Fin dal medioevo la cipolla ha conferito una forte identità al territorio di Certaldo.  E’ facile comprendere l’importanza di questo prodotto della terra solo pensando che  la cipolla è presente nello stemma del comune probabilmente fin dal XII quando regnavano i Conti Alberti.

Successivamente poi divenne nota anche fuori dai confini di Certaldo e della Valdelsa quando il poeta Giovanni Boccaccio la citò nel VI libro del Decameron dicendo: “Certaldo è un castello di Val d’Elsa posto nel nostro contado…Nel quale usò un lungo tempo d’andare ogn’anno una volta, un dè frati di Santo Antonio, il cui nome era frate cipolla, forse non meno per lo nome che per altra devozione vedutovi volentieri, con ciò sia cosa che quel terreno produca cipolle famose per tutta la Toscana”.

All’interno della Valdesa il territorio di produzione della cipolla è principalmente quello del comune di Certaldo, anche se ne è diffusa la produzione anche nei comuni limitrofi di Castelfiorentino, Gambassi terme, Montespertoli, Barberino Val d’Elsa e San Gimignano.

La cipolla di Certaldo viene classificata in due varietà: la “Statina” raccolta in estate  dal colore viola chiaro, succosa e dal sapore relativamente dolce, e la “Vernina” raccolta in autunno dal colore rosso intenso e dal sapore tipicamente pungente.

Questo saporito prodotto – essenziale nella preparazione di piatti elaborati e ottimo per quelli più semplici-  viene utilizzata in un numero incredibile di ricette tipiche della tradizione Toscana e locali come la famosa “Zuppa di Cipolle di Certaldo”, il “Lesso rifatto” o la “Marmellata di Cipolle” che si possono degustare nelle trattorie e nei ristoranti della Valdelsa.

Carciofo Empolese

Il carciofo è una pianta originaria dell’Etiopia, che deve il suo nome al termine arabo "al-kharshûf". In Italia  fu coltivata  inizialmente in Sicilia ed in Campania, ma oggi in Toscana si possono trovare ottime produzioni di carciofi, tra cui vale la pena di ricordare certamente il Carciofo Empolese.
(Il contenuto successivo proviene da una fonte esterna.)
===== src/rtl/tob_rec_fifo.sv =====
// Show-ahead record FIFO: rdata_o is the head entry whenever empty_o is low.
// Depth must be a power of two so the pointers wrap naturally.
module tob_rec_fifo
  import tob_pub_pkg::*;
#(
  parameter int unsigned Depth = 16
) (
  input  logic                     clk_i,
  input  logic                     rst_i,
  input  logic                     push_i,
  input  tob_rec_t                 wdata_i,
  input  logic                     pop_i,
  output tob_rec_t                 rdata_o,
  output logic                     full_o,
  output logic                     empty_o,
  output logic [$clog2(Depth):0]   count_o
);

  localparam int unsigned AddrW = $clog2(Depth);

  tob_rec_t         mem_q [Depth];
  logic [AddrW-1:0] wptr_q, rptr_q;
  logic [AddrW:0]   count_q, count_d;
  logic             push_ok, pop_ok;

  assign full_o  = (count_q == (AddrW+1)'(Depth));
  assign empty_o = (count_q == '0);
  assign count_o = count_q;
  assign rdata_o = mem_q[rptr_q];

  // Full is judged on the registered count, so a same-cycle pop never frees room.
  assign push_ok = push_i && !full_o;
  assign pop_ok  = pop_i && !empty_o;

  always_comb begin
    count_d = count_q;
    unique case ({push_ok, pop_ok})
      2'b10:   count_d = count_q + (AddrW+1)'(1);
      2'b01:   count_d = count_q - (AddrW+1)'(1);
      default: count_d = count_q;
    endcase
  end

  always_ff @(posedge clk_i or posedge rst_i) begin
    if (rst_i) begin
      wptr_q  <= '0;
      rptr_q  <= '0;
      count_q <= '0;
    end else begin
      if (push_ok) wptr_q <= wptr_q + AddrW'(1);
      if (pop_ok)  rptr_q <= rptr_q + AddrW'(1);
      count_q <= count_d;
    end
  end

  always_ff @(posedge clk_i) begin
    if (push_ok) mem_q[wptr_q] <= wdata_i;
  end

endmodule


===== src/rtl/tob_publisher.sv =====
// Stamps every top-of-book change with seq/ts, queues it and streams it as a 3-beat
// Avalon-ST packet. Define TOB_CROSSED_FLAG_EN to fill the crossed/locked flag bits.
module tob_publisher
  import tob_pub_pkg::*;
#(
  parameter int unsigned FIFO_DEPTH = 16,
  parameter int unsigned TS_W       = 24
) (
  input  logic        clk_100,
  input  logic        rst,
  input  logic [31:0] best_bid_px,
  input  logic [31:0] best_bid_qty,
  input  logic [31:0] best_ask_px,
  input  logic [31:0] best_ask_qty,
  input  logic        enable,
  output logic        m_valid,
  input  logic        m_ready,
  output logic [63:0] m_data,
  output logic        m_sop,
  output logic        m_eop,
  output logic [2:0]  m_empty,
  output logic [31:0] drop_count
);

  localparam int unsigned CntW = $clog2(FIFO_DEPTH) + 1;

  tob_snap_t        in_snap, snap_q, prev_q;
  logic             en_q;
  logic [31:0]      seq_q, drop_q;
  logic [TS_W-1:0]  ts_q;
  logic [7:0]       flags;
  logic             change, forced, capture;
  tob_rec_t         push_rec, fifo_rdata, out_q, out_d;
  logic             fifo_full, fifo_empty, pop;
  logic [CntW-1:0]  fifo_count;
  tob_fsm_e         state_q, state_d;

  assign in_snap = {best_bid_px, best_bid_qty, best_ask_px, best_ask_qty};
  assign change  = (snap_q != prev_q);
  assign forced  = enable && !en_q;
  assign capture = enable && (change || forced);

  always_comb begin
    flags = 8'h00;
`ifdef TOB_CROSSED_FLAG_EN
    if (snap_q.bid_qty != '0 && snap_q.ask_qty != '0) begin
      flags[FlagCrossed] = (snap_q.bid_px > snap_q.ask_px);
      flags[FlagLocked]  = (snap_q.bid_px == snap_q.ask_px);
    end
`endif
  end

  assign push_rec = '{seq: seq_q, flags: flags, ts: RecTsW'(ts_q), snap: snap_q};

  // en_q resets high so a reset with enable already high does not force a record of
  // the all-zero snapshot.
  always_ff @(posedge clk_100 or posedge rst) begin
    if (rst) begin
      snap_q <= '0;
      prev_q <= '0;
      en_q   <= 1'b1;
      seq_q  <= '0;
      ts_q   <= '0;
      drop_q <= '0;
    end else begin
      snap_q <= in_snap;
      prev_q <= snap_q;
      en_q   <= enable;
      ts_q   <= ts_q + TS_W'(1);
      if (capture) begin
        seq_q <= seq_q + 32'd1;
        if (fifo_full && drop_q != '1) drop_q <= drop_q + 32'd1;
      end
    end
  end

  tob_rec_fifo #(
    .Depth (FIFO_DEPTH)
  ) u_fifo (
    .clk_i   (clk_100),
    .rst_i   (rst),
    .push_i  (capture),
    .wdata_i (push_rec),
    .pop_i   (pop),
    .rdata_o (fifo_rdata),
    .full_o  (fifo_full),
    .empty_o (fifo_empty),
    .count_o (fifo_count)
  );

  assert property (@(posedge clk_100) disable iff (rst) 32'(fifo_count) <= FIFO_DEPTH);

  always_comb begin
    state_d = state_q;
    out_d   = out_q;
    pop     = 1'b0;
    unique case (state_q)
      StIdle: begin
        if (!fifo_empty) begin
          pop     = 1'b1;
          out_d   = fifo_rdata;
          state_d = StB0;
        end
      end
      StB0: if (m_ready) state_d = StB1;
      StB1: if (m_ready) state_d = StB2;
      StB2: begin
        if (m_ready) begin
          if (!fifo_empty) begin
            pop     = 1'b1;
            out_d   = fifo_rdata;
            state_d = StB0;
          end else begin
            state_d = StIdle;
          end
        end
      end
      default: state_d = StIdle;
    endcase
  end

  always_ff @(posedge clk_100 or posedge rst) begin
    if (rst) begin
      state_q <= StIdle;
      out_q   <= '0;
    end else begin
      state_q <= state_d;
      out_q   <= out_d;
    end
  end

  // Beats are decoded from registered state only, so they hold under backpressure.
  always_comb begin
    m_data = '0;
    m_sop  = 1'b0;
    m_eop  = 1'b0;
    unique case (state_q)
      StB0: begin
        m_data = {out_q.seq, out_q.flags, out_q.ts};
        m_sop  = 1'b1;
      end
      StB1: m_data = {out_q.snap.bid_px, out_q.snap.bid_qty};
      StB2: begin
        m_data = {out_q.snap.ask_px, out_q.snap.ask_qty};
        m_eop  = 1'b1;
      end
      default: m_data = '0;
    endcase
  end

  assign m_valid    = (state_q != StIdle);
  assign m_empty    = 3'd0;
  assign drop_count = drop_q;

endmodule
Prodotto nei comuni di Empoli e Certaldo i cui territori pianeggianti e umidi presentano le caratteristiche adatte alla crescita di carciofi, favoriti anche dalle temperature moderatamente elevate in primavera e durante i mesi di maggio e giugno.

La posizione geografica di Empoli – sul crocevia di Firenze e Pisa lungo il corso del fiume Arno – e di Certaldo – nei pressi della Via Francigena  e Via Volterranaha senza dubbio contribuito alla diffusione del carciofo Empolese e al suo utilizzo in svariate ricette della tradizione contadina di una volta.

Il carciofo Empolese si presenta con un caratteristico colore verde con tendenza al viola, con una consistenza tenera e compatta e di discrete dimensioni.

In Toscana viene ancora oggi consumato a crudo o lesso condito con l’olio extravergine di oliva ed è protagonista di alcuni piatti tipici della cucina toscana come i “carciofi fritti” e il “risotto all’empolese” che si possono degustare come piatti speciali nei ristoranti della Valdelsa.

Prodotti ortofrutticoli nella Valdelsa in Toscana

Tra le produzioni tipiche della Valdelsa nel settore ortofrutticolo una menzione  speciale meritano due prodotti di questo che è il cuore della Toscana:  la Cipolla di Certaldo – rappresentata  persino nella stemma araldico medioevale  del Comune - ed il Carciofo Empolese.